**Brief:**
Where the material below has a line containing "[run 2: cell", start repeating exactly, and keep going through the line containing "321 | 56.6 |", with no other lines.
★ ★ ★ ★ ★
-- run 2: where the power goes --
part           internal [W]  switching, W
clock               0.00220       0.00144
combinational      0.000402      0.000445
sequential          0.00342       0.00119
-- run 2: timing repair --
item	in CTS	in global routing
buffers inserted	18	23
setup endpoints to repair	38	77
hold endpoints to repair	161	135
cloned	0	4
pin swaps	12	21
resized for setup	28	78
--- src/rtl/prog_loader_if.sv ---
`timescale 1ns/1ps
`default_nettype none
// +----------------------------------------------------------------------------+
// | Module : prog_loader_if                                                    |
// | Brief  : boot-image stream and program-memory port of the loader           |
// | Rev    : 1.0 - initial release                                             |
// +----------------------------------------------------------------------------+
interface prog_loader_if;
    logic        in_valid;
    logic [15:0] in_data;
    logic        in_ready;
    logic [15:0] address_mem;
    logic [15:0] data_mem;
    logic        wren_mem;
    logic [15:0] q_mem;

    modport master (
        input  in_valid, in_data, q_mem,
        output in_ready, address_mem, data_mem, wren_mem
    );

    modport slave (
        output in_valid, in_data, q_mem,
        input  in_ready, address_mem, data_mem, wren_mem
    );
endinterface
`default_nettype wire

--- src/rtl/prog_loader.sv ---
`timescale 1ns/1ps
`default_nettype none
// +----------------------------------------------------------------------------+
// | Module : prog_loader                                                       |
// | Brief  : writes a checksummed boot image into program memory, reads it     |
// |          back, and releases the core only after a clean verification       |
// | Rev    : 1.0 - initial release                                             |
// +----------------------------------------------------------------------------+
module prog_loader #(
    parameter int DEPTH        = 65536,
    parameter int READ_LATENCY = 2
) (
    input  wire logic        clock,
    input  wire logic        reset_n,
    prog_loader_if.master    bus,
    input  wire logic        restart,
    output logic             core_run,
    output logic [1:0]       status,
    output logic [15:0]      load_count
);

    typedef enum logic [2:0] {
        S_IDLE   = 3'd0,
        S_LOAD   = 3'd1,
        S_CHECK  = 3'd2,
        S_VERIFY = 3'd3,
        S_RUN    = 3'd4,
        S_FAIL   = 3'd5
    } state_t;

    localparam logic [16:0] c_DEPTH   = 17'(DEPTH);
    localparam logic [1:0]  c_ST_OK   = 2'd0;
    localparam logic [1:0]  c_ST_WSUM = 2'd1;
    localparam logic [1:0]  c_ST_RSUM = 2'd2;
    localparam logic [1:0]  c_ST_LEN  = 2'd3;

    state_t                  r_state;
    logic                    r_in_ready;
    logic [15:0]             r_addr;
    logic [15:0]             r_wdata;
    logic                    r_wren;
    logic                    r_core_run;
    logic [1:0]              r_status;
    logic [15:0]             r_load_count;
    logic [16:0]             r_len;
    logic [16:0]             r_cnt;
    logic [16:0]             r_rcnt;
    logic [15:0]             r_wsum;
    logic [15:0]             r_rsum;
    logic [15:0]             r_csum;
    logic                    r_rd_vld;
    logic [READ_LATENCY-1:0] r_pipe;

    logic        w_xfer;
    logic [16:0] w_len;
    logic [16:0] w_cnt_inc;
    logic        w_sample;

    assign w_xfer    = bus.in_valid && r_in_ready;
    assign w_len     = {1'b0, bus.in_data};
    assign w_cnt_inc = r_cnt + 17'd1;
    assign w_sample  = r_pipe[READ_LATENCY-1];

    // Tracks each verify read through the memory's fixed read latency.
    generate
        if (READ_LATENCY == 1) begin : g_pipe_1
            always_ff @(posedge clock or negedge reset_n) begin
                if (!reset_n) r_pipe <= '0;
                else          r_pipe <= r_rd_vld;
            end
        end else begin : g_pipe_n
            always_ff @(posedge clock or negedge reset_n) begin
                if (!reset_n) r_pipe <= '0;
                else          r_pipe <= {r_pipe[READ_LATENCY-2:0], r_rd_vld};
            end
        end
    endgenerate

    always_ff @(posedge clock or negedge reset_n) begin
        if (!reset_n) begin
            r_state      <= S_IDLE;
            r_in_ready   <= 1'b0;
            r_addr       <= '0;
            r_wdata      <= '0;
            r_wren       <= 1'b0;
            r_core_run   <= 1'b0;
            r_status     <= c_ST_OK;
            r_load_count <= '0;
            r_len        <= '0;
            r_cnt        <= '0;
            r_rcnt       <= '0;
            r_wsum       <= '0;
            r_rsum       <= '0;
            r_csum       <= '0;
            r_rd_vld     <= 1'b0;
        end else begin
            r_wren     <= 1'b0;
            r_rd_vld   <= 1'b0;
            r_in_ready <= (r_state == S_IDLE) || (r_state == S_LOAD) || (r_state == S_CHECK);
            case (r_state)
                S_IDLE: begin
                    if (w_xfer) begin
                        r_len        <= w_len;
                        r_cnt        <= '0;
                        r_wsum       <= '0;
                        r_load_count <= '0;
                        if (w_len > c_DEPTH) begin
                            r_state    <= S_FAIL;
                            r_in_ready <= 1'b0;
                            r_status   <= c_ST_LEN;
                        end else if (w_len == 17'd0) begin
                            r_state <= S_CHECK;
                        end else begin
                            r_state <= S_LOAD;
                        end
                    end
                end
                S_LOAD: begin
                    if (w_xfer) begin
                        r_wren       <= 1'b1;
                        r_addr       <= r_cnt[15:0];
                        r_wdata      <= bus.in_data;
                        r_wsum       <= r_wsum + bus.in_data;
                        r_cnt        <= w_cnt_inc;
                        r_load_count <= r_load_count + 16'd1;
                        if (w_cnt_inc == r_len) r_state <= S_CHECK;
                    end
                end
                S_CHECK: begin
                    if (w_xfer) begin
                        r_csum     <= bus.in_data;
                        r_in_ready <= 1'b0;
                        r_cnt      <= '0;
                        r_rcnt     <= '0;
                        r_rsum     <= '0;
                        if (r_wsum != bus.in_data) begin
                            r_state  <= S_FAIL;
                            r_status <= c_ST_WSUM;
                        end else begin
                            r_state <= S_VERIFY;
                        end
                    end
                end
                S_VERIFY: begin
                    r_in_ready <= 1'b0;
                    if (r_cnt < r_len) begin
                        r_addr   <= r_cnt[15:0];
                        r_rd_vld <= 1'b1;
                        r_cnt    <= w_cnt_inc;
                    end
                    if (w_sample) begin
                        r_rsum <= r_rsum + bus.q_mem;
                        r_rcnt <= r_rcnt + 17'd1;
                    end else if ((r_rcnt == r_len) && (r_cnt == r_len)) begin
                        // Every read issued and returned; an empty image lands here at once.
                        if (r_rsum == r_csum) begin
                            r_state    <= S_RUN;
                            r_core_run <= 1'b1;
                            r_status   <= c_ST_OK;
                            r_addr     <= '0;
                        end else begin
                            r_state  <= S_FAIL;
                            r_status <= c_ST_RSUM;
                        end
                    end
                end
                S_RUN, S_FAIL: begin
                    r_in_ready <= 1'b0;
                    if (restart) begin
                        r_state      <= S_IDLE;
                        r_in_ready   <= 1'b1;
                        r_core_run   <= 1'b0;
                        r_status     <= c_ST_OK;
                        r_load_count <= '0;
                        r_wsum       <= '0;
                        r_rsum       <= '0;
                    end
                end
                default: begin
                    r_state    <= S_IDLE;
                    r_in_ready <= 1'b1;
                end
            endcase
        end
    end

    assign bus.in_ready    = r_in_ready;
    assign bus.address_mem = r_addr;
    assign bus.data_mem    = r_wdata;
    assign bus.wren_mem    = r_wren;
    assign core_run        = r_core_run;
    assign status          = r_status;
    assign load_count      = r_load_count;

endmodule
`default_nettype wire

--- src/flat_wrapper.sv ---
// flat-port wrapper written by rule: the top's interface ports become plain ports
module prog_loader_flat 
#(
    parameter int DEPTH        = 65536,
    parameter int READ_LATENCY = 2
)
  (clock, reset_n, restart, core_run, status, load_count, bus_in_valid, bus_in_data, bus_q_mem, bus_in_ready, bus_address_mem, bus_data_mem, bus_wren_mem);
  prog_loader_if bus_i ();
  input  wire logic clock;
  input  wire logic reset_n;
  input  wire logic restart;
  output logic core_run;
  output logic [1:0] status;
  output logic [15:0] load_count;
  input wire logic [$bits(bus_i.in_valid)-1:0] bus_in_valid;
  input wire logic [$bits(bus_i.in_data)-1:0] bus_in_data;
  input wire logic [$bits(bus_i.q_mem)-1:0] bus_q_mem;
  output wire logic [$bits(bus_i.in_ready)-1:0] bus_in_ready;
  output wire logic [$bits(bus_i.address_mem)-1:0] bus_address_mem;
  output wire logic [$bits(bus_i.data_mem)-1:0] bus_data_mem;
  output wire logic [$bits(bus_i.wren_mem)-1:0] bus_wren_mem;
  assign bus_i.in_valid = bus_in_valid;
  assign bus_i.in_data = bus_in_data;
  assign bus_i.q_mem = bus_q_mem;
  assign bus_in_ready = bus_i.in_ready;
  assign bus_address_mem = bus_i.address_mem;
  assign bus_data_mem = bus_i.data_mem;
  assign bus_wren_mem = bus_i.wren_mem;
  prog_loader #(.DEPTH(DEPTH), .READ_LATENCY(READ_LATENCY)) u_core (.clock(clock), .reset_n(reset_n), .bus(bus_i), .restart(restart), .core_run(core_run), .status(status), .load_count(load_count));
endmodule
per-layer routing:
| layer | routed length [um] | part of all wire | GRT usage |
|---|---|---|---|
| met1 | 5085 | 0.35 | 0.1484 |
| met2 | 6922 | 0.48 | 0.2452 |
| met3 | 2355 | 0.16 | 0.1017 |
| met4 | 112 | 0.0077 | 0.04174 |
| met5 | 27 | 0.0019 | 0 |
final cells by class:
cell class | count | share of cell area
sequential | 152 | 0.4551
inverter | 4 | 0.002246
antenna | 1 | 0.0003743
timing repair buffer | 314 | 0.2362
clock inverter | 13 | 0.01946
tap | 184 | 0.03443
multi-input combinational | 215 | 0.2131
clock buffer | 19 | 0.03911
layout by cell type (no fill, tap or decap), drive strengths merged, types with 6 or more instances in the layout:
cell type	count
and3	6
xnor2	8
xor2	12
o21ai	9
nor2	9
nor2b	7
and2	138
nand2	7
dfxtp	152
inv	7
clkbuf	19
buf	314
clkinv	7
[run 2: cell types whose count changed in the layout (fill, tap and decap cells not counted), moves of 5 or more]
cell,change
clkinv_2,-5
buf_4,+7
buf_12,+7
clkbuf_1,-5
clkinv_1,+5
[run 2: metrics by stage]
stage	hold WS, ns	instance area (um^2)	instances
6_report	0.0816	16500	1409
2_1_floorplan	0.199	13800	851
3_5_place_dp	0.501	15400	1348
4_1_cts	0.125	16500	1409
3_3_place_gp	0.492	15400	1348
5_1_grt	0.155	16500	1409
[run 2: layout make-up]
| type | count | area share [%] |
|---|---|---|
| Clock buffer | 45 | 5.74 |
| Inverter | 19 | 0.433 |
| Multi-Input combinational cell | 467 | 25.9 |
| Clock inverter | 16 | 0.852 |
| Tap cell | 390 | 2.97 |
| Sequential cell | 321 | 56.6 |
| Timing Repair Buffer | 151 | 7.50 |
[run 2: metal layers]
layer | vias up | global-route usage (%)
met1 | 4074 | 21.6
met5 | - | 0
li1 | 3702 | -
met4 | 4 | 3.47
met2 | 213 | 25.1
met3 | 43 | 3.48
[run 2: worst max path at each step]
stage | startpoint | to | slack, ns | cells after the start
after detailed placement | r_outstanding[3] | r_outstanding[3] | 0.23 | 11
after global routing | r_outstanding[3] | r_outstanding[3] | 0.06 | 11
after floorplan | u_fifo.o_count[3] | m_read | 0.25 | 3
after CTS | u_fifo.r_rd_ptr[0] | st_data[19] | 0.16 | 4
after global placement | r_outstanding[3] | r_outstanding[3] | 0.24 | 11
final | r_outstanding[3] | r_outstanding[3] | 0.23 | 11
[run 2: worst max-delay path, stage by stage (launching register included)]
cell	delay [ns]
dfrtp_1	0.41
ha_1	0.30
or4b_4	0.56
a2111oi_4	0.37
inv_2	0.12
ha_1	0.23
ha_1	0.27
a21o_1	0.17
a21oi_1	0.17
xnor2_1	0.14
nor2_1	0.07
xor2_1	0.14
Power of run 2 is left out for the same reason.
`config.mk`:
```
export PLATFORM = sky130hd
export DESIGN_NAME = seven_seg_scanner
export DESIGN_NICKNAME = d
export VERILOG_FILES = /design/src/rtl/seven_seg_pkg.sv /design/src/rtl/hex_to_seg7.sv /design/src/rtl/seven_seg_scanner.sv
export SDC_FILE = /design/constraint.sdc
export NUM_CORES = 1
export LEC_CHECK = 0
export ABC_AREA = 1
export CAP_MARGIN = 15
export CORE_ASPECT_RATIO = 1.4
export CORE_MARGIN = 10
export CORE_UTILIZATION = 63
export CTS_CLUSTER_SIZE = 20
export DETAILED_ROUTE_END_ITERATION = 12
export HOLD_SLACK_MARGIN = 0.08
export MAX_ROUTING_LAYER = met4
export PLACE_DENSITY = 0.85
export SETUP_SLACK_MARGIN = 0.05
export SYNTH_ARGS = -nofsm -noshare
export SYNTH_HDL_FRONTEND = slang
export SYNTH_SLANG_ARGS = --single-unit
```
`constraint.sdc`:
```
create_clock -name clk -period 2.97 [get_ports clk]
set_input_delay 0.4455 -clock clk [delete_from_list [all_inputs] [get_ports clk]]
set_output_delay 0.4455 -clock clk [all_outputs]
set_load 0.01 [all_outputs]
```
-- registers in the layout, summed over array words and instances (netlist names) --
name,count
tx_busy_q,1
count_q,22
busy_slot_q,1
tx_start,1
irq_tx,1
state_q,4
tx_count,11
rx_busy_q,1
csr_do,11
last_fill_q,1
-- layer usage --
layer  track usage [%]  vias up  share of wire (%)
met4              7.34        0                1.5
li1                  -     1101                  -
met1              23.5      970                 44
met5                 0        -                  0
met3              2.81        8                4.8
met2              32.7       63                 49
[src/rtl/jpeg_valid_delay.sv]
// Fixed-depth single-bit delay line: o_q(t) = i_d(t-DEPTH), with synchronous flush.
module jpeg_valid_delay #(
  parameter int unsigned DEPTH = 40
) (
  input  logic i_clk,
  input  logic i_rst_n,
  input  logic i_clr,
  input  logic i_d,
  output logic o_q
);

  logic [DEPTH-1:0] r_sr;

  always_ff @(posedge i_clk or negedge i_rst_n) begin
    if (!i_rst_n) begin
      r_sr <= '0;
    end else if (i_clr) begin
      r_sr <= '0;
    end else begin
      r_sr[0] <= i_d;
      for (int unsigned i = 1; i < DEPTH; i++) begin
        r_sr[i] <= r_sr[i-1];
      end
    end
  end

  assign o_q = r_sr[DEPTH-1];

endmodule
★ ★ ★ ★ ★
**Answer for the task:**
[run 2: cell types whose count changed in the layout (fill, tap and decap cells not counted), moves of 5 or more]
cell,change
clkinv_2,-5
buf_4,+7
buf_12,+7
clkbuf_1,-5
clkinv_1,+5
[run 2: metrics by stage]
stage	hold WS, ns	instance area (um^2)	instances
6_report	0.0816	16500	1409
2_1_floorplan	0.199	13800	851
3_5_place_dp	0.501	15400	1348
4_1_cts	0.125	16500	1409
3_3_place_gp	0.492	15400	1348
5_1_grt	0.155	16500	1409
[run 2: layout make-up]
| type | count | area share [%] |
|---|---|---|
| Clock buffer | 45 | 5.74 |
| Inverter | 19 | 0.433 |
| Multi-Input combinational cell | 467 | 25.9 |
| Clock inverter | 16 | 0.852 |
| Tap cell | 390 | 2.97 |
| Sequential cell | 321 | 56.6 |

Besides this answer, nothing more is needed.